Data provided:
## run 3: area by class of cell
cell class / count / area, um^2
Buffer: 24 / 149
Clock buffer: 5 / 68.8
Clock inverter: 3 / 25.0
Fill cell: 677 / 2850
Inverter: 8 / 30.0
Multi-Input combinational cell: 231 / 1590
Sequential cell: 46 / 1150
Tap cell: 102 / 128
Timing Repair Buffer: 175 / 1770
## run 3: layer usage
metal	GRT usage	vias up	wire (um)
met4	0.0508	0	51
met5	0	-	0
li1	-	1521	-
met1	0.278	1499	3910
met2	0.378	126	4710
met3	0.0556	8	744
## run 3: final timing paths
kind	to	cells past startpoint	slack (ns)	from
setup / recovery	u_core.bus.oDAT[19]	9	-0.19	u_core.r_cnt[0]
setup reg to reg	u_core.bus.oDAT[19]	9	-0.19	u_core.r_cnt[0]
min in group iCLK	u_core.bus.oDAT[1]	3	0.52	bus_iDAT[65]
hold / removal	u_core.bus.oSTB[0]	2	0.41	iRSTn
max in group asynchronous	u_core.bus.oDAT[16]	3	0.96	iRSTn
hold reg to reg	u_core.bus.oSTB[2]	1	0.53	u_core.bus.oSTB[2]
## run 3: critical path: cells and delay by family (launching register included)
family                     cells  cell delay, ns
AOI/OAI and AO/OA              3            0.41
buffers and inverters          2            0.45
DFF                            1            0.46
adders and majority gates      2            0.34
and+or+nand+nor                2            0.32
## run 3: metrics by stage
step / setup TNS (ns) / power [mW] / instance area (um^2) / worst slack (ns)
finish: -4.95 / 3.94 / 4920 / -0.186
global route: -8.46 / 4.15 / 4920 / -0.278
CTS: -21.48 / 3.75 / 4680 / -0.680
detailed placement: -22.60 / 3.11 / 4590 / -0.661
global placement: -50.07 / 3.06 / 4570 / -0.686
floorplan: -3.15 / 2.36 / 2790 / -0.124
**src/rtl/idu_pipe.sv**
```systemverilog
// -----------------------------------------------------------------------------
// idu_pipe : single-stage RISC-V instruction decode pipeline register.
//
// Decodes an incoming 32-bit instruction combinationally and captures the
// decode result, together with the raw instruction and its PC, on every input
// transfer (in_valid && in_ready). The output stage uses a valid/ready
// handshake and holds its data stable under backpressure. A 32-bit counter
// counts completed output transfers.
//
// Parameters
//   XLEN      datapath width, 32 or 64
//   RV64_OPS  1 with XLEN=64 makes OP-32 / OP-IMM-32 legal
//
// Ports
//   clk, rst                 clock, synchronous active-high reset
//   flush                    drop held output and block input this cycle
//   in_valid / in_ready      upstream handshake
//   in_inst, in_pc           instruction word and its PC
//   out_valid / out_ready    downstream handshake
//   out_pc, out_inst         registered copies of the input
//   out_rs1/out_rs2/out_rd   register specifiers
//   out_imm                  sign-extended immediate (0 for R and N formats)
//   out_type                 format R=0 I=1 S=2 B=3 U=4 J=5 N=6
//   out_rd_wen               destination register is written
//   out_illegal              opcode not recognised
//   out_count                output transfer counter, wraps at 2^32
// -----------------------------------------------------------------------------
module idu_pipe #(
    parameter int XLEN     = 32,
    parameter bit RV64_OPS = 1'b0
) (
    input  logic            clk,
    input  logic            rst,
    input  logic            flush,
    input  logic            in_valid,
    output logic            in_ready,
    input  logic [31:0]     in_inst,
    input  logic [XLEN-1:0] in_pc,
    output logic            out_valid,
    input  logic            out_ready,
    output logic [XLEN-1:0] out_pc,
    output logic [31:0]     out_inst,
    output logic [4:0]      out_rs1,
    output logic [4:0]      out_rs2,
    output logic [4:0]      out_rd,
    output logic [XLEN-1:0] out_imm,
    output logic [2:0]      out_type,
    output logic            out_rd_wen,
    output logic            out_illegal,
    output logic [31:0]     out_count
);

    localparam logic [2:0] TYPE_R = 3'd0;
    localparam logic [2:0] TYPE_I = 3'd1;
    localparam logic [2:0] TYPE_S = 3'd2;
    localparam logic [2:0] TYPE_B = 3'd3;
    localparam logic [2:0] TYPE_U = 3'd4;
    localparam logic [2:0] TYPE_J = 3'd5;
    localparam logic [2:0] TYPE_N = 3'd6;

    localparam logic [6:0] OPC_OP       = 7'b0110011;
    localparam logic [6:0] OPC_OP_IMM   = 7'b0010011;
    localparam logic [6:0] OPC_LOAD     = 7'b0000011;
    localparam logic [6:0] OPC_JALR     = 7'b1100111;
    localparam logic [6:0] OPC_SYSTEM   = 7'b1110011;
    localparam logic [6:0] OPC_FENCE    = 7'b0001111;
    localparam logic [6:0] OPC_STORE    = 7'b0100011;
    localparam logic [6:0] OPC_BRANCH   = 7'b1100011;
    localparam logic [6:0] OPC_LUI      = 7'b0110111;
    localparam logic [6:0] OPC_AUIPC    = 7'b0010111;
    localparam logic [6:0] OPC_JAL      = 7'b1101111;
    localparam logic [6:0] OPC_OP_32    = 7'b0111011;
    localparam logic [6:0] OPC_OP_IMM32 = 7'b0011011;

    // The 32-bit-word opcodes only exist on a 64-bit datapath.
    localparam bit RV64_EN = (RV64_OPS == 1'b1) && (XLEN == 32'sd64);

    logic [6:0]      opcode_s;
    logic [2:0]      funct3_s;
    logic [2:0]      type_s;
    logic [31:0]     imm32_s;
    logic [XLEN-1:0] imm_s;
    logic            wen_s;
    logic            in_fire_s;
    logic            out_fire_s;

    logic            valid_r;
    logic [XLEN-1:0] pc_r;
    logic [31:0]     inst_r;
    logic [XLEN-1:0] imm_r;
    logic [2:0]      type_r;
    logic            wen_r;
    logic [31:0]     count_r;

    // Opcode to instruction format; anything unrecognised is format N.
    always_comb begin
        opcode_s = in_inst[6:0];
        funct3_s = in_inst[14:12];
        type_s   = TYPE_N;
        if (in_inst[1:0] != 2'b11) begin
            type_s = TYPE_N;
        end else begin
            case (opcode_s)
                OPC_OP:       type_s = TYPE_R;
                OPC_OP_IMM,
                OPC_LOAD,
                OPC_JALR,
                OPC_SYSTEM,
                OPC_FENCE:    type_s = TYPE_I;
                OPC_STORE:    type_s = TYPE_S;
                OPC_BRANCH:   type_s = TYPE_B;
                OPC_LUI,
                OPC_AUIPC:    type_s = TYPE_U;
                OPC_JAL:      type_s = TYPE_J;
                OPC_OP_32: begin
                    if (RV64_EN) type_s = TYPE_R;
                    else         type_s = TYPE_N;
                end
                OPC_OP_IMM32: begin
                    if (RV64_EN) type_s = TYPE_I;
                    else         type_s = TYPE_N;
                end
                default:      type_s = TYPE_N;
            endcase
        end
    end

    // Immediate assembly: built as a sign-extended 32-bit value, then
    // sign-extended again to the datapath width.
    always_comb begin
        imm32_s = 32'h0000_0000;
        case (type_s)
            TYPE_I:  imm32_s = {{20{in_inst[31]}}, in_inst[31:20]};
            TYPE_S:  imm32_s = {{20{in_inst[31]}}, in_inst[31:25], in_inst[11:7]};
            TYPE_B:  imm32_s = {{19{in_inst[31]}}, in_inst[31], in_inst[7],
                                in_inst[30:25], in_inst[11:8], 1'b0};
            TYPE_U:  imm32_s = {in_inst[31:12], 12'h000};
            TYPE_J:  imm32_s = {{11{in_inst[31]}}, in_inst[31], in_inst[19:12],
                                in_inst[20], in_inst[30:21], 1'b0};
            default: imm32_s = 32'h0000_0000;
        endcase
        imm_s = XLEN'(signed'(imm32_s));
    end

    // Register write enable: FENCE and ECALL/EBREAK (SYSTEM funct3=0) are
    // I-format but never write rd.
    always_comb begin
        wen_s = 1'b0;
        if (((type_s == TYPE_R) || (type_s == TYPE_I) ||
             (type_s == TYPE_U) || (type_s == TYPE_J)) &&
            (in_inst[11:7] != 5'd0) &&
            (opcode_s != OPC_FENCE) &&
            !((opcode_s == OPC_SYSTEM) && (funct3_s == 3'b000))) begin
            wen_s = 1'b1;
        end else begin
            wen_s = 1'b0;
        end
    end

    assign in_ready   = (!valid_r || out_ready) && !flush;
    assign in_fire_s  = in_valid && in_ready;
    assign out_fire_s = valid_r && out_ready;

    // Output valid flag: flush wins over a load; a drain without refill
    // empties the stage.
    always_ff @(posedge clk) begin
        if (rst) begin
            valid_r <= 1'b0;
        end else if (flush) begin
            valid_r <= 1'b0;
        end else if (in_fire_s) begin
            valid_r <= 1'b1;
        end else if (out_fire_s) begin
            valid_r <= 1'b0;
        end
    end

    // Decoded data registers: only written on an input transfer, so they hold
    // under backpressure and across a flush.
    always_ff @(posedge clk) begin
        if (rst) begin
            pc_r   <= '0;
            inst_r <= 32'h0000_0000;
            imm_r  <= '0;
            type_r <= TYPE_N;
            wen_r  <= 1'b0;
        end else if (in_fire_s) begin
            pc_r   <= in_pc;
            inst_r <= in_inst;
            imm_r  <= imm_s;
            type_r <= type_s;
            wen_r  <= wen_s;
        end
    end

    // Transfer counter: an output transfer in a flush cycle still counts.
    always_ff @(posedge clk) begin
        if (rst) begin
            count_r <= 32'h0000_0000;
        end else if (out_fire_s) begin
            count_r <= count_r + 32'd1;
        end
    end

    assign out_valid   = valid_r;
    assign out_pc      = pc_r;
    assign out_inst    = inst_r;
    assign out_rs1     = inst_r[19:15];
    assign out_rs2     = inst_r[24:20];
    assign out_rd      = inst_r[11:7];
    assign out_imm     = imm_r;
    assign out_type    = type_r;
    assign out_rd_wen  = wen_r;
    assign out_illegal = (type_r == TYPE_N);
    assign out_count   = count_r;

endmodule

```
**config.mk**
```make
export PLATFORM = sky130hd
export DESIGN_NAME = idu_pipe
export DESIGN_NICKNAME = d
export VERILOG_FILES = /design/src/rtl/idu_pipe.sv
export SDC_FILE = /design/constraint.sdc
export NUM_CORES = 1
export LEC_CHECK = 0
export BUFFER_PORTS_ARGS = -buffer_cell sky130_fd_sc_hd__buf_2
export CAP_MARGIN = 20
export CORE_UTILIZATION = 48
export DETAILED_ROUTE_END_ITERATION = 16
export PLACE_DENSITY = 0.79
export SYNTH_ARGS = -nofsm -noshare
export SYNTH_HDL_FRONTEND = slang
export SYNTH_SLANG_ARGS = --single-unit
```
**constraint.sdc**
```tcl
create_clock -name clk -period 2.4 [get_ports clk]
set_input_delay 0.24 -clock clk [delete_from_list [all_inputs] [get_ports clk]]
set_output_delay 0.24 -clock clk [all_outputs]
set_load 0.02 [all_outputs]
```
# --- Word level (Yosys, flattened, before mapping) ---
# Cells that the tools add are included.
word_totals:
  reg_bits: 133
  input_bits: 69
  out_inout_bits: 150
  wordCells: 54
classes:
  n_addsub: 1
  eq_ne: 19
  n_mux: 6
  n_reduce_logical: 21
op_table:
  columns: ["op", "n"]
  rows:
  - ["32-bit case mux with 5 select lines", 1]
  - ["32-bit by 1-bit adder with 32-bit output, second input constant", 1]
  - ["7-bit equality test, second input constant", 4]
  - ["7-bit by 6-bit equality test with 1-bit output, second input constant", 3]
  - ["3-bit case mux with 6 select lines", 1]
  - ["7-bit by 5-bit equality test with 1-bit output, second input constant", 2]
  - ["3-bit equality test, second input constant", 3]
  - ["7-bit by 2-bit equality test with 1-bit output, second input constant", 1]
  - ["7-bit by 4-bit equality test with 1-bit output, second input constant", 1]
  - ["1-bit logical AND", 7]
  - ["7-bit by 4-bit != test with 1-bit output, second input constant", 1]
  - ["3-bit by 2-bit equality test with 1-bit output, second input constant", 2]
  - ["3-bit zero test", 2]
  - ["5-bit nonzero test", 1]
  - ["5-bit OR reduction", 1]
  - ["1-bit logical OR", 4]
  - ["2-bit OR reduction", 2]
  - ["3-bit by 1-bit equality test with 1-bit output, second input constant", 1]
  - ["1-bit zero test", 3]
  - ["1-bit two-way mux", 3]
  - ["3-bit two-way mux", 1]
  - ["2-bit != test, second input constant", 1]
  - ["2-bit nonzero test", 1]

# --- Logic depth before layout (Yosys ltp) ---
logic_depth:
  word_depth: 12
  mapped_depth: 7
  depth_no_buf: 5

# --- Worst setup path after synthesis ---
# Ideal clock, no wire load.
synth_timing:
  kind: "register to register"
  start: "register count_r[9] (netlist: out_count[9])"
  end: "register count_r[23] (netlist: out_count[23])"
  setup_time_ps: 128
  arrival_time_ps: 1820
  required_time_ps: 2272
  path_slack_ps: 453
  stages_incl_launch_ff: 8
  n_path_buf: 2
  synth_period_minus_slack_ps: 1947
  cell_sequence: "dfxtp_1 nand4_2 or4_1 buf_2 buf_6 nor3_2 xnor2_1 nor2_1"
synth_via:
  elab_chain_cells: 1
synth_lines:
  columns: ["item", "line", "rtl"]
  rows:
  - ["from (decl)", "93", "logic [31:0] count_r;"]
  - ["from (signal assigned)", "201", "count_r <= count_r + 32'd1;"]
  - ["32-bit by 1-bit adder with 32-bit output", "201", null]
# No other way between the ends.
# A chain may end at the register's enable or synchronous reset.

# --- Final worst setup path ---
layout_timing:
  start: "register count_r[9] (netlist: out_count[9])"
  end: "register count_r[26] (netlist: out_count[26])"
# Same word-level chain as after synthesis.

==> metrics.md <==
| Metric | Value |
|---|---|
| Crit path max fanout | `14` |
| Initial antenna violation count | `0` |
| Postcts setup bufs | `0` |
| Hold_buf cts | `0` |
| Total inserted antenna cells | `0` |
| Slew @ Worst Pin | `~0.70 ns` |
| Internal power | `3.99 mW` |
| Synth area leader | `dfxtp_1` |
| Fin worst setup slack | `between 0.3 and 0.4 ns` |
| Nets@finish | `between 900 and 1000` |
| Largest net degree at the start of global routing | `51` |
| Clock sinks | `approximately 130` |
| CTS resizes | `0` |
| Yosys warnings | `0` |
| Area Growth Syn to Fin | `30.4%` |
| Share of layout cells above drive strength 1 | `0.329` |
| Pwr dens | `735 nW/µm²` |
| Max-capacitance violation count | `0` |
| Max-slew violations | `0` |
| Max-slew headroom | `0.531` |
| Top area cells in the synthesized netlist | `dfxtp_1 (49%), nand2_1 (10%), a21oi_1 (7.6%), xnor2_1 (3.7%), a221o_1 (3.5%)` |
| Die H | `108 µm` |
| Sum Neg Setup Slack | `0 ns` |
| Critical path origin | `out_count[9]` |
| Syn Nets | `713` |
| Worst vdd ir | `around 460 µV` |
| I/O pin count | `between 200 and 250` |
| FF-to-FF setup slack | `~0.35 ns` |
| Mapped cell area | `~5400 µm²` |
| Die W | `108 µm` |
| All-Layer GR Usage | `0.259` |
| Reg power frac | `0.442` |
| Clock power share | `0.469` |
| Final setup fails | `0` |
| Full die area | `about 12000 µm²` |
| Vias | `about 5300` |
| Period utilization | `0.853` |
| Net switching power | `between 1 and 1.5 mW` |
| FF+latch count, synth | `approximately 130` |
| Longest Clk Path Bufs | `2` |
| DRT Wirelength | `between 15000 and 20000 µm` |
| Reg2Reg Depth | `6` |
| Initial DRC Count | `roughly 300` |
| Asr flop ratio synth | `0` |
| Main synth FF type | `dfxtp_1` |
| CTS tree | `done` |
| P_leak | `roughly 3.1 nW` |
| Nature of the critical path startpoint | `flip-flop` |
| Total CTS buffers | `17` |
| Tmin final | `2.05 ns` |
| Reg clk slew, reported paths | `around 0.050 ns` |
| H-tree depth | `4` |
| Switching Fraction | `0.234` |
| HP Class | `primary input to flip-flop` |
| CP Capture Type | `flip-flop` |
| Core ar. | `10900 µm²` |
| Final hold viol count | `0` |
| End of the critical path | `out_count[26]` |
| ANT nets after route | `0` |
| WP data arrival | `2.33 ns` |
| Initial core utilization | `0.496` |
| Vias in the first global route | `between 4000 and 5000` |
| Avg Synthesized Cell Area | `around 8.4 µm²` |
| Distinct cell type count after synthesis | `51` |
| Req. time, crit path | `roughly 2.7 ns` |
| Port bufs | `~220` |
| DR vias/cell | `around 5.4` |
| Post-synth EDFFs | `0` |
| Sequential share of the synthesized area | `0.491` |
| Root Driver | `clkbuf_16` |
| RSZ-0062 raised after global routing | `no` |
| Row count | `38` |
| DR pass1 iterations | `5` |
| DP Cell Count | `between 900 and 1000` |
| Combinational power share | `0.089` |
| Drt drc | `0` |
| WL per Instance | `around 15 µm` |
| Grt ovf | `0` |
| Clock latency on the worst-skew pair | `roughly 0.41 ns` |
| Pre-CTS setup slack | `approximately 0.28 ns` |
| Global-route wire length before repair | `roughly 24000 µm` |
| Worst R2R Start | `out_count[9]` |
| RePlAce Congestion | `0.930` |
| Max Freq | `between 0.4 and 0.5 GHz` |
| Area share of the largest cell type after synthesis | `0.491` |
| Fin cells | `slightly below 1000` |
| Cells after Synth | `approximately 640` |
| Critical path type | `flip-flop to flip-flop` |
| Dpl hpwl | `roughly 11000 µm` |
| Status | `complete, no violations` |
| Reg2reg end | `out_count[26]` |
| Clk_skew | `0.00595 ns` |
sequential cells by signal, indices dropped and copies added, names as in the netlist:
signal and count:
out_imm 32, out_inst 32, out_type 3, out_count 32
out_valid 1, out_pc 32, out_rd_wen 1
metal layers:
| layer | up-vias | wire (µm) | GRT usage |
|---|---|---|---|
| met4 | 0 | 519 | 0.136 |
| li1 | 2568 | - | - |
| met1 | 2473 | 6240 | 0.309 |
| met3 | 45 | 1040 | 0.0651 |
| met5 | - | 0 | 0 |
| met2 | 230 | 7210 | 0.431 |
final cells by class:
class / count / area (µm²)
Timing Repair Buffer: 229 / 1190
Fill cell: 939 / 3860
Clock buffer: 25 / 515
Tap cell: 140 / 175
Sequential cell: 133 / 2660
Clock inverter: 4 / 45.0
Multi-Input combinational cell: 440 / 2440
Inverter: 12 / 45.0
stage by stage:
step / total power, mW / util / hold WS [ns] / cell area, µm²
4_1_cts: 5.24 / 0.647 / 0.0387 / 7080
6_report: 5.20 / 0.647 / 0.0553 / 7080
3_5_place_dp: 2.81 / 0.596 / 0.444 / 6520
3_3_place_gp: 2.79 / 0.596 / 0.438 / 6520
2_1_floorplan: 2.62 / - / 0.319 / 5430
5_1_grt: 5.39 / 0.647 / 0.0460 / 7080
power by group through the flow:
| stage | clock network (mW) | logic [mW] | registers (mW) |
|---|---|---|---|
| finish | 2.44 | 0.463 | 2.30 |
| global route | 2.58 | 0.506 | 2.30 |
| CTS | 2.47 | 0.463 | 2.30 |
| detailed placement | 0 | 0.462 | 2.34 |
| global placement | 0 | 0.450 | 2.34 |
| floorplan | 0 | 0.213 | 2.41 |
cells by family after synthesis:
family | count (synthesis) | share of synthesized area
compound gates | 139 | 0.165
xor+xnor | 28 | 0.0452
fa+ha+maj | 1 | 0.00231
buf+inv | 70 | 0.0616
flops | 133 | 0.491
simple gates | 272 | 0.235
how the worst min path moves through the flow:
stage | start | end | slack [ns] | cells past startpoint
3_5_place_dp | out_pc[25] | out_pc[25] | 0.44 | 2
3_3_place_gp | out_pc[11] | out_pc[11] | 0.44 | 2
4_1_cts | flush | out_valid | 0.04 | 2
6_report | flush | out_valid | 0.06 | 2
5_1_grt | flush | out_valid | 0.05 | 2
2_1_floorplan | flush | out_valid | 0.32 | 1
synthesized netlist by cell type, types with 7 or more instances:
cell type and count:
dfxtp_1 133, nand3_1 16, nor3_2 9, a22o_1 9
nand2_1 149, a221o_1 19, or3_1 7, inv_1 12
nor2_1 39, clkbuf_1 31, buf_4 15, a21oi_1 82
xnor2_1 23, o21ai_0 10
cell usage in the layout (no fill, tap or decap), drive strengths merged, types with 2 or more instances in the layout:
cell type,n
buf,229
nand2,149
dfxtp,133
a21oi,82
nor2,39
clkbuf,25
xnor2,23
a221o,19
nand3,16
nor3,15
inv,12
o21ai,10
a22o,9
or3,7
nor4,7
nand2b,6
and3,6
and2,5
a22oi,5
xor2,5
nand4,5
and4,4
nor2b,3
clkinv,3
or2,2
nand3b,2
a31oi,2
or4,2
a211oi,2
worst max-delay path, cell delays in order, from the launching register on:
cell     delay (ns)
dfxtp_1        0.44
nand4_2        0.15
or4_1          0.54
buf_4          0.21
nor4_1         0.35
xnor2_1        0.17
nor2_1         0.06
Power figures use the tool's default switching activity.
---
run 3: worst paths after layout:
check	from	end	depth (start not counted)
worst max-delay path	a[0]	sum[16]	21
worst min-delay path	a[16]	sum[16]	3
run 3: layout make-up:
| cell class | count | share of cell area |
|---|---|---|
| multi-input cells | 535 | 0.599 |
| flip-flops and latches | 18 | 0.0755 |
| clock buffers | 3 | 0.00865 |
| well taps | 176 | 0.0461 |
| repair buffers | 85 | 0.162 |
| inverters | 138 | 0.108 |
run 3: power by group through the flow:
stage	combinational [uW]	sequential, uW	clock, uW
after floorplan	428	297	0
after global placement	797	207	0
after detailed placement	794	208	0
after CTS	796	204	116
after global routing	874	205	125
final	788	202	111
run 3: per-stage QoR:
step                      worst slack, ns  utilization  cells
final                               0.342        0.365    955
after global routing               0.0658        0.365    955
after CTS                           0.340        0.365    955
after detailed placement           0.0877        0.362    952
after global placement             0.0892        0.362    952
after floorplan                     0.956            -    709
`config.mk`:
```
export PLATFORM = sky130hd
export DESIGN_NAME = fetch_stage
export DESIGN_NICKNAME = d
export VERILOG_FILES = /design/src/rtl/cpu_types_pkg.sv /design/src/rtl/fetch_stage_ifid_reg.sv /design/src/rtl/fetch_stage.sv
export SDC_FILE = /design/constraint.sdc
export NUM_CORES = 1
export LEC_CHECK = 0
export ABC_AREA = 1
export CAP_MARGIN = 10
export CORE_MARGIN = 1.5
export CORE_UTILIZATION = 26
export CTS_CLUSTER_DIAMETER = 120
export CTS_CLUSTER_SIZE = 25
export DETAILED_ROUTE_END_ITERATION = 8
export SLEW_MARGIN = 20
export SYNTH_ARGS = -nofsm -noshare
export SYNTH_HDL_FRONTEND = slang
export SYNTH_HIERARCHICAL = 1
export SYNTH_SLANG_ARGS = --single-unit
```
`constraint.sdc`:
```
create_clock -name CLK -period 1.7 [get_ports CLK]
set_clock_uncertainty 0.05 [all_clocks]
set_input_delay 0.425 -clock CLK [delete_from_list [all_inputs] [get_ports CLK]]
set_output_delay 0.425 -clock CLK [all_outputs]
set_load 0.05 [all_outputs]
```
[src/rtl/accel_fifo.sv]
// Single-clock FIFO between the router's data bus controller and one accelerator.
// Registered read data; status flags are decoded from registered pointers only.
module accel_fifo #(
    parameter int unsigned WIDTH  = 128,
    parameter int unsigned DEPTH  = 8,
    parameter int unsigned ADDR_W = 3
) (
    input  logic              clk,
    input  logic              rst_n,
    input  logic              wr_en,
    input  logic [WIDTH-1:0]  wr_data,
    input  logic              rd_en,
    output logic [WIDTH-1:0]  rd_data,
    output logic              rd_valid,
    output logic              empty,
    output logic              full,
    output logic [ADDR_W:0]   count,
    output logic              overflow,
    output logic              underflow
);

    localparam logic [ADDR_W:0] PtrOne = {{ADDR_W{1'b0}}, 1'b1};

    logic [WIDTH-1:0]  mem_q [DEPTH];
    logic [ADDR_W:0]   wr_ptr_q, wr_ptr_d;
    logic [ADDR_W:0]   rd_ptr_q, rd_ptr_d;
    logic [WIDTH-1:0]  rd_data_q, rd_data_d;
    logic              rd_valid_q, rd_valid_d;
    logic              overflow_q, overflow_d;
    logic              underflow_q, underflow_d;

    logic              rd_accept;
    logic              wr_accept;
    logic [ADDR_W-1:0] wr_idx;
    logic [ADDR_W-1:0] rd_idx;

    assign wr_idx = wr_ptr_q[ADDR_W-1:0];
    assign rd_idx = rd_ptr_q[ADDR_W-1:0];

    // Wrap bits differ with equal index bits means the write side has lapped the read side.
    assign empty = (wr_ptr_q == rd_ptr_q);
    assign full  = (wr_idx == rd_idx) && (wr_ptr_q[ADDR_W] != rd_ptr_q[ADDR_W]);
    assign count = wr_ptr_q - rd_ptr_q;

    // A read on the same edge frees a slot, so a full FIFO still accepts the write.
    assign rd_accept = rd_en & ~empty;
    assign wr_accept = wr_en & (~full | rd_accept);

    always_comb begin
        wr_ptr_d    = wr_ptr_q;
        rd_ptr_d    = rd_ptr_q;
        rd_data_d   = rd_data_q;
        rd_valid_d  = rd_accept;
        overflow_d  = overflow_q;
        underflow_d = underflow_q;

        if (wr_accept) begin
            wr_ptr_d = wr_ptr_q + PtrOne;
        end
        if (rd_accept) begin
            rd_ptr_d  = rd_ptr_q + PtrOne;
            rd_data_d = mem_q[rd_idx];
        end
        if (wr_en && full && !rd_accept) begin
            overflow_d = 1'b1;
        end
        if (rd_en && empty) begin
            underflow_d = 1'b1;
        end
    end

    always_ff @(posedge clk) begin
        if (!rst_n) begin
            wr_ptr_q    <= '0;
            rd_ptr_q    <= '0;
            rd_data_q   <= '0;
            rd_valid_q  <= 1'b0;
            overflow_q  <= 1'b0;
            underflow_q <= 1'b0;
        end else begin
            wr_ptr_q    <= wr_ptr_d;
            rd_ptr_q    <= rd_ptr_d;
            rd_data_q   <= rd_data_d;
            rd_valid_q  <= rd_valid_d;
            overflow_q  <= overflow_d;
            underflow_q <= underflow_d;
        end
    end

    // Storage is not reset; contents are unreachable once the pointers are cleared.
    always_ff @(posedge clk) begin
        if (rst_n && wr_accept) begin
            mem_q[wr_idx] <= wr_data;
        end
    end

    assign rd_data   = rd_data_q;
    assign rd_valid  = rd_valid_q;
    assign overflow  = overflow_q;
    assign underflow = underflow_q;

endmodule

What you are asked to do: Each line in the data that holds the string "oDAT" must be returned.

Answer area:
setup / recovery	u_core.bus.oDAT[19]	9	-0.19	u_core.r_cnt[0]
setup reg to reg	u_core.bus.oDAT[19]	9	-0.19	u_core.r_cnt[0]
min in group iCLK	u_core.bus.oDAT[1]	3	0.52	bus_iDAT[65]
max in group asynchronous	u_core.bus.oDAT[16]	3	0.96	iRSTn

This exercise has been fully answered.